Assignment
Would you pull out every line of the material that contains the string "default"?

Given information
--- config.mk ---
export PLATFORM = sky130hd
export DESIGN_NAME = mem_arbiter
export DESIGN_NICKNAME = d
export VERILOG_FILES = /design/src/rtl/mem_arbiter_pkg.sv /design/src/rtl/mem_arbiter_rr_picker.sv /design/src/rtl/mem_arbiter.sv
export SDC_FILE = /design/constraint.sdc
export NUM_CORES = 1
export LEC_CHECK = 0
export BUFFER_PORTS_ARGS = -buffer_cell sky130_fd_sc_hd__clkbuf_2
export CAP_MARGIN = 5
export CORE_AREA = 2 2 256 258
export CTS_CLUSTER_SIZE = 20
export DETAILED_ROUTE_END_ITERATION = 8
export DIE_AREA = 0 0 258 260
export SYNTH_ARGS = -nofsm -noshare
export SYNTH_HDL_FRONTEND = slang
export SYNTH_SLANG_ARGS = --single-unit
--- constraint.sdc ---
create_clock -name i_clk -period 9 [get_ports i_clk]
set_input_delay 0 -clock i_clk [delete_from_list [all_inputs] [get_ports i_clk]]
set_output_delay 0 -clock i_clk [all_outputs]
set_load 0.05 [all_outputs]
--- src/rtl/itcm_ctrl_rsp_buf.sv ---
// Per-port response stage: one outstanding response, delivered the cycle after accept,
// frozen in a hold register while the consumer stalls.
module itcm_rsp_buf
    import itcm_ctrl_pkg::*;
#(
    parameter int W = 32
) (
    input  logic         clk,
    input  logic         rst,
    input  logic         accept,
    input  logic         acc_ram,
    input  logic [W-1:0] acc_word,
    input  logic [W-1:0] ram_word,
    output logic         rsp_valid,
    input  logic         rsp_ready,
    output logic [W-1:0] rsp_word,
    output logic         free
);

    rsp_state_e   state;
    rsp_state_e   state_nxt;
    logic         src_ram_q;
    logic [W-1:0] fixed_q;
    logic [W-1:0] hold_q;
    logic [W-1:0] live_word;

    assign live_word = src_ram_q ? ram_word : fixed_q;

    always_ff @(posedge clk) begin
        if (rst) begin
            state <= RSP_IDLE;
        end else begin
            state <= state_nxt;
        end
    end

    // The RAM output is only trustworthy for one cycle, so a stalled LIVE word is captured.
    always_ff @(posedge clk) begin
        if (rst) begin
            src_ram_q <= 1'b0;
            fixed_q   <= '0;
            hold_q    <= '0;
        end else begin
            if (accept) begin
                src_ram_q <= acc_ram;
                fixed_q   <= acc_word;
            end
            if (state == RSP_LIVE && !rsp_ready) begin
                hold_q <= live_word;
            end
        end
    end

    always_comb begin
        state_nxt = state;
        case (state)
            RSP_IDLE: begin
                if (accept) state_nxt = RSP_LIVE;
            end
            RSP_LIVE, RSP_HELD: begin
                if (rsp_ready) state_nxt = accept ? RSP_LIVE : RSP_IDLE;
                else           state_nxt = RSP_HELD;
            end
            default: state_nxt = RSP_IDLE;
        endcase
    end

    always_comb begin
        rsp_valid = (state != RSP_IDLE);
        free      = (state == RSP_IDLE) || rsp_ready;
        rsp_word  = '0;
        case (state)
            RSP_LIVE: rsp_word = live_word;
            RSP_HELD: rsp_word = hold_q;
            default:  rsp_word = '0;
        endcase
    end

endmodule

Answer box
            default: state_nxt = RSP_IDLE;
            default:  rsp_word = '0;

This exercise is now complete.